De repente en las alturas encendieron las fuertes luces del jet. Era un DC9. Indudablemente, pilotado por expertos. Bajó preciso en poco terreno y entre el “callejón” luminoso de los vehículos llevados por “El Mayel”. Rápidamente los camiones fueron acercados a la nave. Bajaron silenciosos entre 25 a 30 hombres. Nada más abrieron la puerta de la nave y tres se subieron. Empezaron a lanzar los grandes paquetes. En tierra, eran “cachados” mano en mano hasta llegar a los camiones. Todo el movimiento duró unos 45 minutos. Tal vez una hora. “El Mayel” y su hermano “Gilillo” estuvieron dirigiendo la maniobra. Desde la Ram, Benjamín observó sin platicar. Me imagino la satisfacción al saber que bajaban el último bulto.

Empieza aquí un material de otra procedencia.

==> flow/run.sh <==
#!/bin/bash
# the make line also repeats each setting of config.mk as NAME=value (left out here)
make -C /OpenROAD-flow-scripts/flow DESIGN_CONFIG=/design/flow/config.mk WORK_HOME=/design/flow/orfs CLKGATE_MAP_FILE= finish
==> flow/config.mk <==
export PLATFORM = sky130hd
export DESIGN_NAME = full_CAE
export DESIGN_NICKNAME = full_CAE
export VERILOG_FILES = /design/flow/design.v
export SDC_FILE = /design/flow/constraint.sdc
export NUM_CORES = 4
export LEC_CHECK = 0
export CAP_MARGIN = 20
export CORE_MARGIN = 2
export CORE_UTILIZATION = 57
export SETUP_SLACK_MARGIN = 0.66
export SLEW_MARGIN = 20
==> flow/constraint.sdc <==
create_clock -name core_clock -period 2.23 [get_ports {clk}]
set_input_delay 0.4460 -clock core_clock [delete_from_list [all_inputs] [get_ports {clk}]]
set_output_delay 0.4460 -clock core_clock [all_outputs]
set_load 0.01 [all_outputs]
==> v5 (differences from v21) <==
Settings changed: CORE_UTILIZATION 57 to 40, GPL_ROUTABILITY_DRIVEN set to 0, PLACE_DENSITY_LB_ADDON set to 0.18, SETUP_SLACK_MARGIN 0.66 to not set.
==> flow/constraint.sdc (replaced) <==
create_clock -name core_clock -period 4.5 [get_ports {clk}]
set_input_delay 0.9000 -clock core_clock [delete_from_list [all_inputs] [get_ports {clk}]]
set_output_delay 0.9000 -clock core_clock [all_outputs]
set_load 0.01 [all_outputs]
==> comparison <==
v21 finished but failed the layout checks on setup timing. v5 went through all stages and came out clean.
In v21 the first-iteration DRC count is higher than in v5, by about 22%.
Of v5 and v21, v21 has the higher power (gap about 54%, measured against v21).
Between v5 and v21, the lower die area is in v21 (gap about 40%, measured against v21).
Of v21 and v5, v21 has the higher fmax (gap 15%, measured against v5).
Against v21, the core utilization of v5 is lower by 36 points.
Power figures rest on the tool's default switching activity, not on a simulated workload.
==> run a <==
## ahb_to_apb_bridge
module ahb_to_apb_bridge
#(
        parameter AHB_AW = 32,
        parameter APB_AW = 32,
        parameter AHB_DW = 32,
        parameter APB_DW = 8,
        parameter FIFO_SIZE = 8
)
(
        HCLK,        
        HRESETn,     
        HADDR,       
        HSIZE,       
        HWDATA,      
        HWRITE,      
        HRDATA,      
        HREADY,      
        HRESP,       
        HSELAPB,     
        PADDR,       
        PSEL,        
        PENABLE,     
        PWRITE,      
        PWDATA,      
        PRDATA,      
        PREADY,      
        PSLVERR      
);
clock: 3.09 ns
lec_check: 0
cap_margin: 20
core_margin: 2
core_utilization: 72
cts_cluster_diameter: 342
cts_cluster_size: 14
place_density_lb_addon: 0.06
setup_slack_margin: 0.9
slew_margin: 20
run.sh (not shown) runs the stock make flow with config.mk's settings and CLKGATE_MAP_FILE=.
==> inputs of run b, as changes to run a <==
- ABC_AREA: unset -> 1
- CELL_PAD_IN_SITES_GLOBAL_PLACEMENT: unset -> 0
- CORE_ASPECT_RATIO: unset -> 0.87
- CTS_CLUSTER_DIAMETER: 342 -> 42
- CTS_CLUSTER_SIZE: 14 -> 29
- MAX_ROUTING_LAYER: unset -> met4
- PLACE_DENSITY_LB_ADDON: 0.06 -> 0.26
- SETUP_SLACK_MARGIN: 0.9 -> 0.51
==> flow/constraint.sdc (replaced) <==
create_clock -name core_clock -period 2.91 [get_ports {HCLK}]
set_input_delay 0.5820 -clock core_clock [delete_from_list [all_inputs] [get_ports {HCLK}]]
set_output_delay 0.5820 -clock core_clock [all_outputs]
set_load 0.01 [all_outputs]
==> summary of the runs <==
- In run b the synthesized cell count is higher than in run a, by 81%.
- Run a finished with negative setup slack left. Run b died in global routing on ODB-0269.
- Of run b and run a, run b has the higher die size (gap 4.9%, measured against run a).
- Of run a and run b, run b has the higher synthesized area (gap about 4.7%, measured against run b).

* * *

==> inputs of lagoon <==
ahb_to_apb_bridge again, from the RTL that the note above started with.
==> flow/config.mk <==
export PLATFORM = sky130hd
export DESIGN_NAME = ahb_to_apb_bridge
export DESIGN_NICKNAME = ahb_to_apb_bridge
export VERILOG_FILES = /design/flow/design.v
export SDC_FILE = /design/flow/constraint.sdc
export NUM_CORES = 4
export LEC_CHECK = 0
export ABC_AREA = 1
export CAP_MARGIN = 20
export CELL_PAD_IN_SITES_GLOBAL_PLACEMENT = 0
export CORE_ASPECT_RATIO = 0.89
export CORE_MARGIN = 2
export CORE_UTILIZATION = 72
export CTS_CLUSTER_DIAMETER = 355
export CTS_CLUSTER_SIZE = 29
export MAX_ROUTING_LAYER = met4
export PLACE_DENSITY = 0.42
export SLEW_MARGIN = 20
==> flow/constraint.sdc <==
create_clock -name core_clock -period 2.94 [get_ports {HCLK}]
set_input_delay 0.5880 -clock core_clock [delete_from_list [all_inputs] [get_ports {HCLK}]]
set_output_delay 0.5880 -clock core_clock [all_outputs]
set_load 0.01 [all_outputs]
==> inputs of juniper, as changes to lagoon <==
--- a/flow/config.mk
+++ b/flow/config.mk
@@ -8,11 +8,11 @@
 export ABC_AREA = 1
 export CAP_MARGIN = 20
 export CELL_PAD_IN_SITES_GLOBAL_PLACEMENT = 0
-export CORE_ASPECT_RATIO = 0.89
-export CORE_MARGIN = 2
-export CORE_UTILIZATION = 72
-export CTS_CLUSTER_DIAMETER = 355
+export CORE_ASPECT_RATIO = 1.44
+export CORE_MARGIN = 3
+export CORE_UTILIZATION = 66
+export CTS_CLUSTER_DIAMETER = 42
 export CTS_CLUSTER_SIZE = 29
 export MAX_ROUTING_LAYER = met4
-export PLACE_DENSITY = 0.42
+export PLACE_DENSITY_LB_ADDON = 0.26
 export SLEW_MARGIN = 20
==> flow/constraint.sdc (replaced) <==
create_clock -name core_clock -period 3.41 [get_ports {HCLK}]
set_input_delay 0.6820 -clock core_clock [delete_from_list [all_inputs] [get_ports {HCLK}]]
set_output_delay 0.6820 -clock core_clock [all_outputs]
set_load 0.01 [all_outputs]
==> summary of the runs <==
- Between juniper and lagoon, the lower combinational power is in juniper (gap 20%, measured against lagoon).
- In lagoon the global-route usage is higher than in juniper, by 3.9 points.
- Of lagoon and juniper, juniper has the higher count of clock-buffer cells in the layout (gap 5).
- Against lagoon, the cell area of juniper is higher by 1.1%.
- lagoon reached the layout checks and failed them: setup timing. juniper finished clean.
- Between lagoon and juniper, the lower setup slack is in lagoon (gap 0.29 ns).
==> figures <==
                                                                   juniper           lagoon
Outcome                                            complete, no violations  failed layout checks
Reasons for failing layout checks                                        -     setup timing
Met2 usage in global routing                                         0.578            0.587
Number of nets at the end of the flow                                2,815            2,839
Tally of clock buffers in the finished layout                           51               46
Area growth from synthesis to layout                                 16.5%            15.2%
Number of warnings in the stage logs                                    34               36
DR WL/cell                                                         23.1 um          23.4 um
Detailed router's first-iteration violation count                    2,578            3,490
Height of the die                                                   254 um           190 um
Nonclk inv count                                                       111              110
Net switching share of the total power                               0.405            0.410

* * *

==> run C: inputs <==
ahb_to_apb_bridge again, from the RTL that the note above started with.
Design ahb_to_apb_bridge, start of the top module:
module ahb_to_apb_bridge
#(
        parameter AHB_AW = 32,
        parameter APB_AW = 32,
        parameter AHB_DW = 32,
        parameter APB_DW = 8,
        parameter FIFO_SIZE = 8
)
(
        HCLK,        
        HRESETn,     
        HADDR,       
        HSIZE,       
        HWDATA,      
        HWRITE,      
        HRDATA,      
        HREADY,      
        HRESP,       
        HSELAPB,     
        PADDR,       
        PSEL,        
        PENABLE,     
        PWRITE,      
        PWDATA,      
        PRDATA,      
        PREADY,      
        PSLVERR      
);
localparam RATIO = AHB_DW / APB_DW;
input                   HCLK;
input                   HRESETn;
input [(AHB_AW-1):0]    HADDR;
input [2:0]             HSIZE;
input [(AHB_DW-1):0]    HWDATA;
input                   HWRITE;
input                   HSELAPB;
output [(AHB_DW-1):0]   HRDATA;
output                  HREADY;
output                  HRESP;
input [(APB_DW-1):0]    PRDATA;
  ...
clock: 2.37 ns
lec_check: 0
abc_area: 1
cap_margin: 20
core_aspect_ratio: 1.33
core_margin: 2
core_utilization: 72
cts_cluster_diameter: 345
cts_cluster_size: 10
hold_slack_margin: 0.29
place_density: 0.42
slew_margin: 20
==> run K (differences from run C) <==
- ABC_AREA: 1 -> default
- CORE_ASPECT_RATIO: 1.33 -> default
- CORE_UTILIZATION: 72 -> 34
- CTS_CLUSTER_DIAMETER: 345 -> default
- CTS_CLUSTER_SIZE: 10 -> default
- HOLD_SLACK_MARGIN: 0.29 -> default
- PLACE_DENSITY: 0.42 -> default
==> flow/constraint.sdc (replaced) <==
create_clock -name core_clock -period 5.23 [get_ports {HCLK}]
set_input_delay 1.0460 -clock core_clock [delete_from_list [all_inputs] [get_ports {HCLK}]]
set_output_delay 1.0460 -clock core_clock [all_outputs]
set_load 0.01 [all_outputs]
==> comparison table <==
Share of the synthesized area in the top cell type: run K 60.10%; run C 57.27%
Number of instances in the synthesized netlist: run K 1418; run C 2573
Ao+oa area frac: run K 3.691%; run C 9.180%
Synth Area in XOR/XNOR: run K 1.266%; run C 0.4096%
Number of buffers added for setup after CTS: run K 0; run C 44
Yosys cell types: run K 66; run C 44
Placed wire-length estimate after detailed placement: run K 36.50 mm; run C 48.12 mm
Post-synthesis cell count from yosys: run K 1418; run C 2573
Placed Area: run K 0.02962 mm2; run C 0.03145 mm2
Adder-cell share of the synthesized area: run K 0.5606%; run C 0.5342%
Num rows: run K 102; run C 83
Vertical die dimension: run K 284.7 um; run C 231.9 um
Inst Count DP: run K 2566; run C 3256
Outcome: run K complete, no violations; run C did not finish
Last stage reached: run K -; run C 5_1_grt
Chip area line of the yosys report: run K 0.02678 mm2; run C 0.02810 mm2
Starting density of the core: run K 34.46%; run C 72.95%
Synthesized Nets: run K 1511; run C 2666
TritonCTS buffer count: run K 70; run C 76
Final Wtd Congestion: run K 0.7731; run C 0.9133
Simple-gate share of the synthesized area: run K 3.953%; run C 17.02%
Portion of the post-synthesis area used by sequential elements: run K 72.28%; run C 68.87%
Overall die area: run K 0.08103 mm2; run C 0.04065 mm2
Core outline area: run K 0.07772 mm2; run C 0.03853 mm2
Number of buffers inserted for hold repair after clock tree synthesis: run K 0; run C 2

* * *

==> v18: inputs <==
ahb_to_apb_bridge again, from the RTL that the note above started with.
==> flow/config.mk <==
export PLATFORM = sky130hd
export DESIGN_NAME = ahb_to_apb_bridge
export DESIGN_NICKNAME = ahb_to_apb_bridge
export VERILOG_FILES = /design/flow/design.v
export SDC_FILE = /design/flow/constraint.sdc
export NUM_CORES = 4
export LEC_CHECK = 0
export ABC_AREA = 1
export CAP_MARGIN = 20
export CORE_ASPECT_RATIO = 1.33
export CORE_MARGIN = 2
export CORE_UTILIZATION = 72
export CTS_CLUSTER_DIAMETER = 345
export CTS_CLUSTER_SIZE = 10
export PLACE_DENSITY = 0.42
export SLEW_MARGIN = 20
==> flow/constraint.sdc <==
create_clock -name core_clock -period 2.37 [get_ports {HCLK}]
set_input_delay 0.4740 -clock core_clock [delete_from_list [all_inputs] [get_ports {HCLK}]]
set_output_delay 0.4740 -clock core_clock [all_outputs]
set_load 0.01 [all_outputs]
==> inputs of v2, as changes to v18 <==
==> flow/config.mk (replaced) <==
export PLATFORM = sky130hd
export DESIGN_NAME = ahb_to_apb_bridge
export DESIGN_NICKNAME = ahb_to_apb_bridge
export VERILOG_FILES = /design/flow/design.v
export SDC_FILE = /design/flow/constraint.sdc
export NUM_CORES = 4
export LEC_CHECK = 0
export CAP_MARGIN = 20
export CELL_PAD_IN_SITES_DETAIL_PLACEMENT = 1
export CELL_PAD_IN_SITES_GLOBAL_PLACEMENT = 2
export CORE_MARGIN = 2
export CORE_UTILIZATION = 57
export CTS_CLUSTER_SIZE = 68
export GPL_TIMING_DRIVEN = 1
export SLEW_MARGIN = 20
export TNS_END_PERCENT = 20
==> flow/constraint.sdc (replaced) <==
create_clock -name core_clock -period 5.26 [get_ports {HCLK}]
set_input_delay 1.0520 -clock core_clock [delete_from_list [all_inputs] [get_ports {HCLK}]]
set_output_delay 1.0520 -clock core_clock [all_outputs]
set_load 0.01 [all_outputs]
==> results <==
Run status: v2 timing/DRC/antenna clean; v18 did not finish
Failing step: v2 -; v18 global routing
Placed cell count: v2 2137; v18 3256
Area inside the core boundary: v2 46500 sq um; v18 38500 sq um
Count of cell types in the netlist: v2 66; v18 44
Mean post-synth cell area: v2 18.9 sq um; v18 10.9 sq um
Combined area of all synthesized cells: v2 26800 sq um; v18 28100 sq um
Post-synth net total: v2 1511; v18 2666
Die X: v2 221 um; v18 175 um
Post-cts hold buffer count: v2 0; v18 1
Number of instances in the synthesized netlist: v2 1418; v18 2573
Inserted Clock Buffers: v2 69; v18 76
Weighted congestion at the end of routability-driven global placement: v2 0.777; v18 0.913
Adder Share, Synth: v2 0.561%; v18 0.534%
Aoi share: v2 3.69%; v18 9.18%
Post-Place Setup Slack: v2 0.896 ns; v18 -0.548 ns
Post-CTS setup buffer count: v2 0; v18 44
Cell area after placement: v2 29200 sq um; v18 31500 sq um
Synth Area in XOR/XNOR: v2 1.27%; v18 0.410%
===== flow/config.mk =====
export PLATFORM = sky130hd
export DESIGN_NAME = cordic_dds
export DESIGN_NICKNAME = cordic_dds
export VERILOG_FILES = /design/flow/design.v
export SDC_FILE = /design/flow/constraint.sdc
export NUM_CORES = 4
export LEC_CHECK = 0
export CAP_MARGIN = 20
export CORE_MARGIN = 2
export CORE_UTILIZATION = 70
export CTS_CLUSTER_SIZE = 37
export SLEW_MARGIN = 20

===== flow/constraint.sdc =====
create_clock -name core_clock -period 3.15 [get_ports {clk}]
set_input_delay 0.6300 -clock core_clock [delete_from_list [all_inputs] [get_ports {clk}]]
set_output_delay 0.6300 -clock core_clock [all_outputs]
set_load 0.01 [all_outputs]

===== flow/design.v =====
module cordic_dds # (
   parameter DW = 16,                
   parameter PIPE_DEPTH = 14,        
   parameter limP = 16'h4dba         
)
( 
   sin_o, cos_o, err_o,
   clk, phase_i
);
   input             clk;
   input [DW-1:0]    phase_i;        
   output [DW:0]     sin_o, cos_o;   
   output [DW:0]     err_o;          
   reg [DW:0] cos_r, sin_o_r;
   reg [DW:0] x[PIPE_DEPTH:0];
   reg [DW:0] y[PIPE_DEPTH:0];
   reg [DW:0] z[PIPE_DEPTH:0];
   reg [1:0] quadrant [PIPE_DEPTH:0];
   wire [DW:0] atan_rom[PIPE_DEPTH:0];
   assign atan_rom[0] = 8189;
   assign atan_rom[1] = 4834;
   assign atan_rom[2] = 2554;
   assign atan_rom[3] = 1296;
   assign atan_rom[4] = 650;
   assign atan_rom[5] = 325;
   assign atan_rom[6] = 162;
   assign atan_rom[7] = 81;
   assign atan_rom[8] = 40;
   assign atan_rom[9] = 20;
   assign atan_rom[10] = 10;
   assign atan_rom[11] = 5;
   assign atan_rom[12] = 2;
   assign atan_rom[13] = 1;
   assign atan_rom[14] = 0;
   always @ (posedge clk) begin  
      x[0] <= {1'b0, limP};
      y[0] <= 0;
      z[0] <= {3'b0, phase_i[DW-1-2:0]};  
   end
   always @ (posedge clk) begin  
      x[1] <= x[0] - y[0];
      y[1] <= x[0] + y[0];
      z[1] <= z[0] - atan_rom[0];  
   end
   generate
      genvar k;
      for(k=1; k<PIPE_DEPTH; k=k+1) begin
         always @ (posedge clk) begin
            if (z[k][DW]) begin  
               x[k+1] <= x[k] + {{k{y[k][DW]}},y[k][DW:k]};  
               y[k+1] <= y[k] - {{k{x[k][DW]}},x[k][DW:k]};  
               z[k+1] <= z[k] + atan_rom[k];
            end else begin
               x[k+1] <= x[k] - {{k{y[k][DW]}},y[k][DW:k]};
               y[k+1] <= y[k] + {{k{x[k][DW]}},x[k][DW:k]};
               z[k+1] <= z[k] - atan_rom[k];
            end
         end
      end
   endgenerate
   always @ (posedge clk) begin
      quadrant[0] <= phase_i[DW-1:DW-2];
   end
   generate
      genvar j;
      for(j=0; j<PIPE_DEPTH; j=j+1) begin
         always @ (posedge clk) begin
            quadrant[j+1] <= quadrant[j];
         end
      end
   endgenerate
   always @ (posedge clk)
      case(quadrant[PIPE_DEPTH])
         2'b00: begin
            cos_r <= x[PIPE_DEPTH];  
            sin_o_r <= y[PIPE_DEPTH];  
         end
         2'b01: begin
            cos_r <= ~(y[PIPE_DEPTH]) + 1'b1;  
            sin_o_r <= x[PIPE_DEPTH];  
         end
         2'b10: begin
            cos_r <= ~(x[PIPE_DEPTH]) + 1'b1;  
            sin_o_r <= ~(y[PIPE_DEPTH]) + 1'b1;  
         end
         2'b11: begin
            cos_r <= y[PIPE_DEPTH];  
            sin_o_r <= ~(x[PIPE_DEPTH]) + 1'b1;  
         end
      endcase
   assign cos_o = cos_r;
   assign sin_o = sin_o_r;
   assign err_o = z[PIPE_DEPTH];
endmodule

El primer camión cargado fue conducido con rapidez pero mucha seguridad. Llegó a la carretera y el chofer “agarró” para el norte. Igual pasó con el segundo y los demás. Descargado el jet, sucedió lo increíble. Retumbó e iluminó un flamazo la cabina del jet. Para fortuna de los mafiosos, no pasó de allí. Solamente alguna chamusquina a piloto, copiloto y otra persona. Un agente de la PGR y otro estatal sudcaliforniano escucharon la orden de “El Mayel” y obedecieron: rescatar a los heridos y llevarlos a un hospital. Dicho y hecho.
“Que la palomilla se regrese y a ver cómo arreglan el avión”, fue otro mandamiento de Higuera. Nada más lo pronunció, se subió a la Ram. Quién sabe qué hablaría con Benjamín. Fueron los últimos en dejar el lugar y regresaron a Villas de la Paz. Pasaron allí dos que tres días. Unos asociados se quedaron a cuidarlos. Otros viajaron a Guaymas, más al norte. Según copia del acta judicial que tengo, los vehículos fueron escondidos en “Las Barras” y otros “por Belisario Domínguez y Saldívar”.
En total, y desde Colombia, en aquella ocasión recibieron 10 toneladas de cocaína. Hubo más policías ayudando y menos mafiosos. Oficialmente nadie se dio cuenta. Es para no creerse pero sucedió. Pero me sorprende: todo fue declarado oficialmente por José Luis Esparza López. Y nunca hubo acción oficial contra los comandantes y agentes federales o estatales. Intocables por obra y gracia de la mafia.
Tomado de la colección Dobleplana de Jesús Blancornelas, publicado el 16 de octubre de 2009.